- Opening Delimiter -

### src/rtl/dotbox_pkg.sv
// Shared types and sizing for the dotbox feeder: element geometry, FSM state
// encoding, the packed vector type and the result record.
package dotbox_pkg;

  localparam int N_ELEM = 8;
  localparam int W      = 16;
  localparam int IDX_W  = $clog2(N_ELEM);

  typedef enum logic [1:0] {
    ST_LOAD  = 2'd0,
    ST_START = 2'd1,
    ST_WAIT  = 2'd2,
    ST_HOLD  = 2'd3
  } feeder_state_t;

  typedef logic signed [N_ELEM-1:0][W-1:0] vec_t;

  typedef struct packed {
    logic [31:0] dat32;
    logic [15:0] dat16;
    logic        timeout;
  } result_t;

endpackage

### src/rtl/dotbox_vec_regs.sv
// Indexed X/Y element register file; element idx is overwritten on we and the
// full vectors are presented packed to the dotbox inputs.
module dotbox_vec_regs
  import dotbox_pkg::*;
(
  input  logic             clk,
  input  logic             reset,
  input  logic             we,
  input  logic [IDX_W-1:0] idx,
  input  logic [W-1:0]     x,
  input  logic [W-1:0]     y,
  output vec_t             vec_x,
  output vec_t             vec_y
);

  // NOTE: this storage is reset on purpose so a reset discards any partially
  // loaded vector; that keeps it as plain flops rather than an inferable RAM.
  always_ff @(posedge clk) begin
    if (reset) begin
      vec_x <= '0;
      vec_y <= '0;
    end else if (we) begin
      vec_x[idx] <= x;
      vec_y[idx] <= y;
    end
  end

endmodule

### src/rtl/dotbox_feeder.sv
// Streams N_ELEM X/Y pairs into the dotbox input vectors, pulses start, waits
// (with timeout) for the completion strobe and returns the result on a valid/ready port.
module dotbox_feeder
  import dotbox_pkg::*;
#(
  parameter int unsigned TIMEOUT_CYCLES = 64
) (
  input  logic                clk,
  input  logic                reset,
  input  logic                s_valid,
  output logic                s_ready,
  input  logic [W-1:0]        s_x,
  input  logic [W-1:0]        s_y,
  output logic [N_ELEM*W-1:0] db_x,
  output logic [N_ELEM*W-1:0] db_y,
  output logic                db_start,
  input  logic [31:0]         db_dat,
  input  logic [15:0]         db_dat16,
  input  logic                db_xfc,
  output logic                m_valid,
  input  logic                m_ready,
  output logic [31:0]         m_dat,
  output logic [15:0]         m_dat16,
  output logic                m_timeout,
  output logic                busy
);

  localparam int               TMO_W    = $clog2(TIMEOUT_CYCLES);
  localparam logic [TMO_W-1:0] TMO_LAST = TMO_W'(TIMEOUT_CYCLES - 1);
  localparam logic [IDX_W-1:0] IDX_LAST = IDX_W'(N_ELEM - 1);

  feeder_state_t    state;
  logic [IDX_W-1:0] idx;
  logic [TMO_W-1:0] tmo_cnt;
  result_t          res;
  vec_t             vec_x;
  vec_t             vec_y;
  logic             wr_en;

  assign wr_en = (state == ST_LOAD) && s_valid && s_ready;

  dotbox_vec_regs u_vec_regs (
    .clk   (clk),
    .reset (reset),
    .we    (wr_en),
    .idx   (idx),
    .x     (s_x),
    .y     (s_y),
    .vec_x (vec_x),
    .vec_y (vec_y)
  );

  assign db_x      = vec_x;
  assign db_y      = vec_y;
  assign m_dat     = res.dat32;
  assign m_dat16   = res.dat16;
  assign m_timeout = res.timeout;

  // NOTE: non-blocking assignments throughout, so every branch below sees the
  // pre-edge value of state/idx/tmo_cnt regardless of statement order.
  always_ff @(posedge clk) begin
    if (reset) begin
      state    <= ST_LOAD;
      idx      <= '0;
      tmo_cnt  <= '0;
      db_start <= 1'b0;
      m_valid  <= 1'b0;
      res      <= '0;
      s_ready  <= 1'b1;
      busy     <= 1'b0;
    end else begin
      db_start <= 1'b0;
      unique case (state)
        ST_LOAD: begin
          if (s_valid && s_ready) begin
            if (idx == IDX_LAST) begin
              idx      <= '0;
              state    <= ST_START;
              db_start <= 1'b1;
              s_ready  <= 1'b0;
              busy     <= 1'b1;
            end else begin
              idx <= idx + IDX_W'(1);
            end
          end
        end
        ST_START: begin
          tmo_cnt <= '0;
          state   <= ST_WAIT;
        end
        ST_WAIT: begin
          tmo_cnt <= tmo_cnt + TMO_W'(1);
          // A completion arriving on the timeout cycle still delivers real data.
          if (db_xfc) begin
            res     <= '{dat32: db_dat, dat16: db_dat16, timeout: 1'b0};
            m_valid <= 1'b1;
            state   <= ST_HOLD;
          end else if (tmo_cnt == TMO_LAST) begin
            res     <= '{dat32: 32'd0, dat16: 16'd0, timeout: 1'b1};
            m_valid <= 1'b1;
            state   <= ST_HOLD;
          end
        end
        ST_HOLD: begin
          if (m_ready) begin
            m_valid <= 1'b0;
            s_ready <= 1'b1;
            busy    <= 1'b0;
            state   <= ST_LOAD;
          end
        end
        default: state <= ST_LOAD;
      endcase
    end
  end

endmodule

### config.mk
export PLATFORM = sky130hd
export DESIGN_NAME = dotbox_feeder
export DESIGN_NICKNAME = d
export VERILOG_FILES = /design/src/rtl/dotbox_pkg.sv /design/src/rtl/dotbox_vec_regs.sv /design/src/rtl/dotbox_feeder.sv
export SDC_FILE = /design/constraint.sdc
export NUM_CORES = 1
export LEC_CHECK = 0
export CAP_MARGIN = 0
export CORE_MARGIN = 5
export CORE_UTILIZATION = 43
export DETAILED_ROUTE_END_ITERATION = 6
export PLACE_DENSITY = 0.85
export SLEW_MARGIN = 15
export SYNTH_ARGS = -nofsm -noshare
export SYNTH_HDL_FRONTEND = slang
export SYNTH_HIERARCHICAL = 1
export SYNTH_SLANG_ARGS = --single-unit
### constraint.sdc
create_clock -name clk -period 6.58 [get_ports clk]
set_clock_uncertainty 0.15 [all_clocks]
set_input_delay 1.974 -clock clk [delete_from_list [all_inputs] [get_ports clk]]
set_output_delay 1.974 -clock clk [all_outputs]
set_load 0.05 [all_outputs]
==> qor.yml <==
leakage_nw: 7.58
hold_class: "flop to flop"
grt_pass1_wl_um: 57100
peakVddDrop_mv: 0.228
hold_violations: 0
synth-xor-area-share_pct: 0.210
cts_buffers: 35
rsz0062_at_grt: "false"
htree_num_levels: 2
relSlewSlack_pct: 31.1
clkTransAtPathRegs_ns: 0.06
die_x_um: 181
synth_top_family_by_area: "multiplexers"
cts_setup_buffers: 0
gp_congestion: 0.787
ioPinCount: 394
synth_top_cells_by_area: "dfxtp_1 51%, mux2i_1 21%, nand2b_1 15%, a21oi_1 2.2%, clkbuf_1 2.0%"
ys_ff_latch: 320
grt_pass1_vias: 10000
n_antenna_cell: 0
viasPerCell: 4.94
postCtsHoldBufs: 0
setup_ws_ns: 2.34
clock_latency_ns: 0.49
vias: 9564
synth_compound_area_share_pct: 4.92
yosysTopAreaCellShare_pct: 51.1
final.fill_count: 2317
synth_flop_cell: "dfxtp_1"
core_um2: 28800
max_freq_mhz: 236
start_kind: "input port"
antenna_left: 0
clock_path_buffers: 3
reg2reg_from: "state[0]"
pre_cts_slack_ns: 1.88
dr.pass1.iters: 5
wl_um: 36800
muxShareOfSynthArea_pct: 20.7
cp-startpoint: "s_valid"
finalCriticalPeriod_ns: 4.24
final_net_count: 1619
whs_ns: 0.316
finalSetupTns_ns: 0
arrival_ns: 4.47
cts_resized: 0
crit_path_max_fanout: 32
synth_fp_nets: 1297
yosys.area_share.simple_pct: 17.8
row_count: 62
cp_data_required_time_ns: 6.81
setup_viol: 0
wire_per_inst_um: 19.0
drive_gt1_share_pct: 4.64
grtUsageTotal_pct: 21.5
synth_enable_flop_cells: 0
antenna_found_initial: 0
critPathKind: "input port to flop"
synthAdderAreaFrac_pct: 0.699
die_y_um: 181
synth_area_um2: 12500
worst_setup_path_end_kind: "flop"
outcome: "complete, no violations"
dp_hpwl_um: 25000
cap_violations: 0
grt_max_degree: 132
portBuffers: 393
tightest_slew_ns: 1.03
drt_iter0_drc: 483
hold_start: "m_timeout"
synth_area_per_cell_um2: 10.4
area_growth_pct: 41.4
drc: 0
yosys_warnings: 6
netlist_instances: 1205
yosysTopAreaCell: "dfxtp_1"
post-route-period-util_pct: 64.4
synthArstFlopShare_pct: 0
die_area_um2: 32700
p_per_area_nw_per_um2: 308
synth.distinct_cells: 39
slew_violations: 0
yosysSeqAreaShare_pct: 51.1
start_util_pct: 43.6
grt_overflow: 0
cts.sink_count: 320
cts_root_buf: "clkbuf_16"
cts_tree: "done"
worst paths after layout:
check | to | slack [ns] | cells after the start
worst max-delay path | u_vec_regs/vec_x[22] | 2.34 | 5
worst min register to register | m_timeout | 0.32 | 2
worst min-delay path | m_timeout | 0.32 | 2
worst max register to register | u_vec_regs/vec_x[22] | 3.60 | 6
synth_stat cells, types with 3 or more instances:
| cell | instances |
|---|---|
| buf_6 | 5 |
| mux2i_1 | 259 |
| o21ai_0 | 49 |
| a21oi_1 | 55 |
| buf_4 | 3 |
| nand2b_1 | 293 |
| nand2_1 | 52 |
| nand3_1 | 3 |
| ha_1 | 7 |
| nor2_1 | 7 |
| nand4bb_1 | 3 |
| xor2_1 | 3 |
| buf_2 | 33 |
| dfxtp_1 | 320 |
| nand4b_1 | 3 |
| clkbuf_1 | 67 |
| buf_1 | 11 |
| nand4_1 | 3 |
| inv_1 | 5 |
| a211oi_1 | 3 |
logic make-up after synthesis:
group | Yosys count
AND/OR/NAND/NOR | 375
flip-flops | 320
multiplexers | 259
buffers and inverters | 127
AO/OA/AOI/OAI | 114
adder cells (fa/ha/maj) | 7
XOR/XNOR | 3
power by group:
group	internal [mW]	switching [mW]
clock network	1.18	0.764
registers	2.08	0.0986
logic	0.492	0.850
total	3.75	1.71
metrics by stage:
stage	power, mW	utilization (%)	instance area, um2	std cells
floorplan	3.11	-	12500	1205
global placement	3.53	57.5	16600	1873
detailed placement	3.56	57.5	16600	1873
CTS	5.50	61.5	17700	1934
global route	5.66	61.6	17700	1935
finish	5.46	61.6	17700	1935
cell usage in the layout, fill, tap and decap left out, types with 3 or more instances in the layout:
| master | synthesis | routed |
|---|---|---|
| nand4_1 | 3 | 3 |
| nor2_1 | 7 | 7 |
| nand2_1 | 52 | 52 |
| a211oi_1 | 3 | 3 |
| a21oi_1 | 55 | 55 |
| clkbuf_1 | 67 | 12 |
| o21ai_0 | 49 | 49 |
| nand4bb_4 | 0 | 3 |
| xor2_1 | 3 | 3 |
| mux2i_1 | 259 | 259 |
| clkbuf_8 | 0 | 6 |
| clkbuf_16 | 0 | 37 |
| ha_1 | 7 | 7 |
| inv_1 | 5 | 5 |
| nand2b_1 | 293 | 293 |
| clkdlybuf4s50_1 | 0 | 392 |
| dfxtp_1 | 320 | 320 |
| clkinv_2 | 0 | 3 |
| nand3_1 | 3 | 3 |
| nand4b_1 | 3 | 3 |
| buf_4 | 3 | 11 |
critical path: stages:
cell and delay, ns:
clkdlybuf4s50_1 0.48, nand3_1 0.26, inv_1 0.43, nand4bb_4 0.82, mux2i_1 0.48
sequential cells by signal, summed over array words and instances, names as in the netlist:
name              count
busy                  1
idx                   3
m_timeout             1
s_ready               1
db_start              1
u_vec_regs/vec_x    128
state                 2
m_dat16              16
m_dat                32
m_valid               1
tmo_cnt               6
u_vec_regs/vec_y    128
cell type report:
cell class,instances,area (um2),share of cell area [%]
Multi-Input combinational cell,758,5610,31.7
Clock buffer,55,1050,5.94
Sequential cell,320,6410,36.1
Clock inverter,6,83.8,0.473
Timing Repair Buffer,406,4070,22.9
Tap cell,384,480,2.71
Inverter,6,22.5,0.127
layer usage:
layer | vias up | global-route usage [%] | wire length [um] | part of all wire (%)
li1 | 4611 | - | - | -
met2 | 318 | 37.3 | 18000 | 49
met5 | - | 0 | 0 | 0
met1 | 4556 | 25.4 | 14800 | 40
met3 | 79 | 6.33 | 2780 | 7.6
met4 | 0 | 7.29 | 1260 | 3.4
Note: power is estimated with default switching activity, not from simulation.
==> variant 1: new RTL, same settings <==
Reset style: asynchronous (`reset`), changed in 2 clocked blocks.
--- a/src/rtl/dotbox_vec_regs.sv
+++ b/src/rtl/dotbox_vec_regs.sv
@@ -16,5 +16,5 @@
   // NOTE: this storage is reset on purpose so a reset discards any partially
   // loaded vector; that keeps it as plain flops rather than an inferable RAM.
-  always_ff @(posedge clk) begin
+  always_ff @(posedge clk or posedge reset) begin
     if (reset) begin
       vec_x <= '0;
--- a/src/rtl/dotbox_feeder.sv
+++ b/src/rtl/dotbox_feeder.sv
@@ -59,5 +59,5 @@
   // NOTE: non-blocking assignments throughout, so every branch below sees the
   // pre-edge value of state/idx/tmo_cnt regardless of statement order.
-  always_ff @(posedge clk) begin
+  always_ff @(posedge clk or posedge reset) begin
     if (reset) begin
       state    <= ST_LOAD;
Behaviour: differs if reset is asserted again (counterexample within 4 cycles, from zero or initial values and one cycle with reset high); with reset held inactive, the same outputs for 4 cycles.
==> variant 1 against the unedited design <==
Count of clock-buffer cells in the layout decreased by 6; worst setup slack got worse by 0.13 ns; non-clock buffer count unchanged; wire length decreased by 2.9%; area after synthesis increased by 0.98%; worst hold slack improved by 0.023 ns; sequential cell count unchanged; final area increased by 1.5%; critical path type unchanged; largest cell class unchanged.
Power is not compared: it rests on default switching activity, and its combinational part moved more than twofold at a synthesized area within 25%.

- Closing Delimiter -

** The problem **
Search the records for the word "inferable". Copy every line that has it.

** Reply to the exercise **
  // loaded vector; that keeps it as plain flops rather than an inferable RAM.
   // loaded vector; that keeps it as plain flops rather than an inferable RAM.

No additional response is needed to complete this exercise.